The Ca(2+) indicator 7-chlorotetracycline has been shown to bind to a pore complex on both outer surfaces of all non-meristematic cells in the unistratose thallus of Riella ('chlorotetracycline-binding surface region'=CSR; Grotha, 1983, Planta 158, 473-481). Prolonged treatment of the thallus with 7-chlorotetracycline, 5-hydroxytetracycline, verapamil and desmethoxyverapamil induces the deposition of callose at the same region. The influence of various treatments on verapamil-induced CSR-callose was measured in situ by microfluorometry of aniline-blue-stained material. Callose deposition is maximal at 10(-4)M verapamil or 5·10(-5)M desmethoxyverapamil with 2·10(-4)M Ca(2+) or Mg(2+) in the medium. The reaction is completely inhibited at pH 5.5 and is optimal between pH 6.5 and 7.5. The production of CSR-callose is absolutely light-dependent with callose being first visible after 30 min of light. La(3+), ethylene glycol-bis(β-aminoethylether)-N,N,N',N'-tetraacetic acid and amiprophosmethyl, antagonists of Ca(2+) functions, and 2-deoxy-D-glucose suppress the verapamil induction of CSR-callose. Furthermore the ionophores A 23187, valinomycin and monensin effectively block the reaction. The deposition of CSR-callose is diminished at increasing external osmolarity and is abolished at osmotic values that stimulate plasmolysis-callose. Wounding causes the formation of wound-callose but inhibits the induction of CSR-callose in cells of the wound edge. Nifedipine increases or prolongs callose synthesis in cell plates.

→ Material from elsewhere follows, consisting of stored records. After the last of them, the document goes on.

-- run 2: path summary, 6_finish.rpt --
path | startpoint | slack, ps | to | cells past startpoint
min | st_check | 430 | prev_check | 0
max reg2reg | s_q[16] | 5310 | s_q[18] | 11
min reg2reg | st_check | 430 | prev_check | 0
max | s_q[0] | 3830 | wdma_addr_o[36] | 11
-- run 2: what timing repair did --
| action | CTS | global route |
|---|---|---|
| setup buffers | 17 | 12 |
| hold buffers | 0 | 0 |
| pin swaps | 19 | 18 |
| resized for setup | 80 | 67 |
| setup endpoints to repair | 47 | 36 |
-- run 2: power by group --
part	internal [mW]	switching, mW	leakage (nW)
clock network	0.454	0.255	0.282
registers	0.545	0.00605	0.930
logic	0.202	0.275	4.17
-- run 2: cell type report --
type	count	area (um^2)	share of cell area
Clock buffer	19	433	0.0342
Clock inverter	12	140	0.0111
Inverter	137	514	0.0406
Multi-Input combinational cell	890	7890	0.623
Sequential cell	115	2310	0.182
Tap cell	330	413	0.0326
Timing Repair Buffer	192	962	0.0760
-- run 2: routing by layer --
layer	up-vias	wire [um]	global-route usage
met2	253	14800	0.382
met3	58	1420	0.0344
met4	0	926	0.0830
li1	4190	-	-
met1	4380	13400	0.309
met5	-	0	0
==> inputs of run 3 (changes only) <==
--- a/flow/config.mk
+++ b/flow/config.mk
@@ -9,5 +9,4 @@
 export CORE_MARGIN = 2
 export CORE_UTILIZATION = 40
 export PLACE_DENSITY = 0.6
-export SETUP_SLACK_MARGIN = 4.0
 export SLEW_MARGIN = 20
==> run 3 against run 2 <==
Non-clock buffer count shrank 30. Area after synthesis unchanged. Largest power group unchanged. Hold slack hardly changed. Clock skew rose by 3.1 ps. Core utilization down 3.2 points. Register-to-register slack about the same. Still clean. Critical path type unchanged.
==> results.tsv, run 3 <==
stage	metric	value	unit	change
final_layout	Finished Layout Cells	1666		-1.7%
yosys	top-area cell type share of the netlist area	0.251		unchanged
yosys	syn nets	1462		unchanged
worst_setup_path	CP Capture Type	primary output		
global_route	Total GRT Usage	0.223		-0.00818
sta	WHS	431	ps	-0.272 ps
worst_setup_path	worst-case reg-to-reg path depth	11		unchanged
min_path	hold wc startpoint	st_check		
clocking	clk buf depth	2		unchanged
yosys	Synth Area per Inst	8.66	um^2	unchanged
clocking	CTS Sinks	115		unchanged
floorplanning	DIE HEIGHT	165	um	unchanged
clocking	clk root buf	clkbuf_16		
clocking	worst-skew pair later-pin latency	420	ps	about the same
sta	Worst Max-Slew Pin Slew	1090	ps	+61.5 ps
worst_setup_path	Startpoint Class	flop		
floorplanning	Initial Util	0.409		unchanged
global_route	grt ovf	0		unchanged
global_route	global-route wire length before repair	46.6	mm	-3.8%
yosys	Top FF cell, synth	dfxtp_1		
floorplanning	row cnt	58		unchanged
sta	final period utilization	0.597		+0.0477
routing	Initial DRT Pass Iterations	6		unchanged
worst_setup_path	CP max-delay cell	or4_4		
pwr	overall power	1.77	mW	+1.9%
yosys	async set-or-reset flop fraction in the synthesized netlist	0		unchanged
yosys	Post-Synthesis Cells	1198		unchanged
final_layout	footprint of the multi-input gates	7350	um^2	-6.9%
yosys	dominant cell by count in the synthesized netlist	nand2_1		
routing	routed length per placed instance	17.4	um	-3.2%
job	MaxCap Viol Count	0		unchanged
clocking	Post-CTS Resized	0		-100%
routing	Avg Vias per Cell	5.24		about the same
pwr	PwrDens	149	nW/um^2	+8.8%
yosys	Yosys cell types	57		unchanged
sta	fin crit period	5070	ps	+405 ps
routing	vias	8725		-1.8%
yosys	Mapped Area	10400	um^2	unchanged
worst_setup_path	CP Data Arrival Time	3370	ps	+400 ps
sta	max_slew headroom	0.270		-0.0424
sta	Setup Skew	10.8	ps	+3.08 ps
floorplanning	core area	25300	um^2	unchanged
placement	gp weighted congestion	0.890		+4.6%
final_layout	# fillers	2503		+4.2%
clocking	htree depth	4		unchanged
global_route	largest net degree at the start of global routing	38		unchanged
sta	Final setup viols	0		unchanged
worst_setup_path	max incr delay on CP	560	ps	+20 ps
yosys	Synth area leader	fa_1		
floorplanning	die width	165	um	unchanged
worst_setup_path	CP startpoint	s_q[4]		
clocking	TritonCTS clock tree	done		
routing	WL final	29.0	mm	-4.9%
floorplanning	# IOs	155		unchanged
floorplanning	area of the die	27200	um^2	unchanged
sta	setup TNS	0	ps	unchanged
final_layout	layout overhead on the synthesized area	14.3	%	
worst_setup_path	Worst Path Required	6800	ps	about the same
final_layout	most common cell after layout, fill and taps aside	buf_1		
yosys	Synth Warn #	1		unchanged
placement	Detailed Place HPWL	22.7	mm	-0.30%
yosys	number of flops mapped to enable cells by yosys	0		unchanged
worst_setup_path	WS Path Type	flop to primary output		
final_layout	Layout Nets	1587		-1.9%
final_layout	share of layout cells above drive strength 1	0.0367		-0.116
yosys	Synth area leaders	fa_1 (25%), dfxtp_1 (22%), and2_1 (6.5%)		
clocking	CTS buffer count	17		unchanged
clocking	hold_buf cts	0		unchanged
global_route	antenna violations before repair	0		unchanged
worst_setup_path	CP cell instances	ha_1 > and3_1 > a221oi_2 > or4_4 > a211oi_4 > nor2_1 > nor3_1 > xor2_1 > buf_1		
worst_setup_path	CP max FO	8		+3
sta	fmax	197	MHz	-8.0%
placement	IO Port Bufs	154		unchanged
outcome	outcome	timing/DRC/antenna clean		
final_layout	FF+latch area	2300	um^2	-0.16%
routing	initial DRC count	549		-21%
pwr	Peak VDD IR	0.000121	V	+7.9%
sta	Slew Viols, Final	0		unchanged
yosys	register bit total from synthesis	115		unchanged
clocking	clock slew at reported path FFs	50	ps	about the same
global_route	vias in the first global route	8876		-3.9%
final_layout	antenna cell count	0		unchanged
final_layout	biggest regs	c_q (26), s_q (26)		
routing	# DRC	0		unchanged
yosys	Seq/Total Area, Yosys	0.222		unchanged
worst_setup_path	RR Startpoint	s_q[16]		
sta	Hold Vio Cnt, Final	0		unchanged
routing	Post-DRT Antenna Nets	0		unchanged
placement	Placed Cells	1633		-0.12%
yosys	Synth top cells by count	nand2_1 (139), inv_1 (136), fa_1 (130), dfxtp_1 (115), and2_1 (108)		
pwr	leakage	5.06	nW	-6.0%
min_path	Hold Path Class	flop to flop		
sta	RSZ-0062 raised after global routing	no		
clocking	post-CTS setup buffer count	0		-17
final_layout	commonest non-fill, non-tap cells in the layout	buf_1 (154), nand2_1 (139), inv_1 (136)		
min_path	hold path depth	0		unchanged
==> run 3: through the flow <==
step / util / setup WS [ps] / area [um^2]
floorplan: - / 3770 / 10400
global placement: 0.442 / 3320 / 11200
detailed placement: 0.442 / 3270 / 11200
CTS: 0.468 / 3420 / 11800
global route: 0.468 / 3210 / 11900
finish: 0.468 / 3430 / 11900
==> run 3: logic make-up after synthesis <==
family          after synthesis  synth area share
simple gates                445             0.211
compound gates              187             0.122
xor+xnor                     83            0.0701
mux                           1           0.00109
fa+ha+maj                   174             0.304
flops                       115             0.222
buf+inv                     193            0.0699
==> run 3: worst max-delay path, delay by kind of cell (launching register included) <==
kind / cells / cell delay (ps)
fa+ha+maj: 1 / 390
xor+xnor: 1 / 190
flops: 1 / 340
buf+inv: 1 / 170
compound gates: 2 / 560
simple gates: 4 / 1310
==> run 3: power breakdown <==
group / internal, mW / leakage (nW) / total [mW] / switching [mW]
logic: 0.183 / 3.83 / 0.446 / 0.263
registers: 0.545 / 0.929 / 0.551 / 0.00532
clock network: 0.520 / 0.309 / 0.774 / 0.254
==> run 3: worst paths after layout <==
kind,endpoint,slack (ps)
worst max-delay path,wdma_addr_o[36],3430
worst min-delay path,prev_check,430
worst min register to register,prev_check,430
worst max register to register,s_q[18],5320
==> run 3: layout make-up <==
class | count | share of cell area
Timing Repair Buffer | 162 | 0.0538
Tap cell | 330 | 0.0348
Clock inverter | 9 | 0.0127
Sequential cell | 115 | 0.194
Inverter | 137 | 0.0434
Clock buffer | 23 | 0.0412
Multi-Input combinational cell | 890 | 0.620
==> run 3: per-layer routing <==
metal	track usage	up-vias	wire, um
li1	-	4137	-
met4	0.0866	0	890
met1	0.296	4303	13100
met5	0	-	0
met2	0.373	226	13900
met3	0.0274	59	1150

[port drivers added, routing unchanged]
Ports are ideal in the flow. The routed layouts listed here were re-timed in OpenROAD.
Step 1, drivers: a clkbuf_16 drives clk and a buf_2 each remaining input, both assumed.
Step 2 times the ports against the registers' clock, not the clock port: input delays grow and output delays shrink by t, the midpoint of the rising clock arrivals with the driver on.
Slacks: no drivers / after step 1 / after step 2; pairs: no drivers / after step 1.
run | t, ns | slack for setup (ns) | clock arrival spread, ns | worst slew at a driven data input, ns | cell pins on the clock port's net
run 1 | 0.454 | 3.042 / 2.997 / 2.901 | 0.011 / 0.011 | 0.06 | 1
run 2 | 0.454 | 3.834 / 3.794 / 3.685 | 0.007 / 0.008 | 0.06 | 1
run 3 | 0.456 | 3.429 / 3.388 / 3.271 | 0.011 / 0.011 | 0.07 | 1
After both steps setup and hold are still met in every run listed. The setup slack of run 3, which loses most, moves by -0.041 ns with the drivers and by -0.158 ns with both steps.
Context: an optimization exercise on an open-source flow, tuned for small area, a short achievable clock period and few clock cycles. The choices shown serve that exercise and are no tape-out recipe.
The RTL was checked by simulation tests, not by an equivalence proof against the original design.

## flow/design.v (module list and top-level ports; edited modules follow where they fit)
// module Milestone_1: 193 lines
// module m1_unit_x: 316 lines
// module m1_unit_gb: 246 lines
module Milestone_1 (
   input  logic            Clock_50,
   input  logic            Resetn,
   input  logic            Initialize,
   input  logic   [15:0]   SRAM_read_data,
   output logic   [17:0]   SRAM_address,
   output logic   [15:0]   SRAM_write_data,
   output logic            SRAM_we_n,
   output logic            sim_done
);
  // ...
==> flow/flow/run.sh <==
#!/bin/bash
# Standard ORFS layout through the standard.sh, with two changes to how
# the layout is made:
#  - synthesis is the standard script with Yosys's quick ABC pass in
#    `synth` skipped (-noabc), so the full adders extract_fa finds keep the
#    polarity they are written with; registers are unchanged;
#  - OpenROAD's timing repair aims for a larger setup margin, so that repair
#    works the design's paths below the 14 ns constraint.
# The SDC is unchanged. make's output goes to flow_make.log.
set -euo pipefail
MARGIN=$(cat flow/setup_margin.txt)
sed 's/yosys synth -nofsm -noshare /yosys synth -nofsm -noshare -noabc /' synth_recipe.tcl > flow_synth.tcl
grep -q -- '-noabc' flow_synth.tcl
bash standard.sh SYNTH_SCRIPT="$PWD/flow_synth.tcl" SETUP_SLACK_MARGIN=$MARGIN finish > flow_make.log 2>&1
==> flow/flow/setup_margin.txt <==
9
==> flow/standard.sh <==
#!/bin/bash
# synth_recipe.tcl (not shown) runs the flow's synth.tcl, then flattens the netlist and writes it again
# the make line also repeats each setting of config.mk as NAME=value (left out here)
make -C /OpenROAD-flow-scripts/flow DESIGN_CONFIG=/design/flow/config.mk WORK_HOME=/design/flow/orfs CLKGATE_MAP_FILE= SYNTH_SCRIPT=/design/flow/synth_recipe.tcl "${@:-finish}"
==> flow/config.mk <==
export PLATFORM = sky130hd
export DESIGN_NAME = Milestone_1
export DESIGN_NICKNAME = Milestone_1
export VERILOG_FILES = /design/flow/design.v
export SDC_FILE = /design/flow/constraint.sdc
export NUM_CORES = 4
export LEC_CHECK = 0
export CAP_MARGIN = 20
export CORE_MARGIN = 2
export CORE_UTILIZATION = 55
export SLEW_MARGIN = 20
==> flow/constraint.sdc <==
create_clock -name core_clock -period 14.0 [get_ports {Clock_50}]
set_input_delay 2.8000 -clock core_clock [delete_from_list [all_inputs] [get_ports {Clock_50}]]
set_output_delay 2.8000 -clock core_clock [all_outputs]
set_load 0.01 [all_outputs]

The Ca(2+)-channel blocker diltiazem is completely ineffective. It is suggested as a working hypothesis that verapamil-induced CSR-callose synthesis is caused by a local change in membrane permeability, possibly as a consequence of the opening of Ca(2+) channels being involved in Golgi-vesicle mediated exocytosis (A. Kramer and H. Lehmann, 1986, Ber. Dtsch. Bot. Ges. 99, 111-121).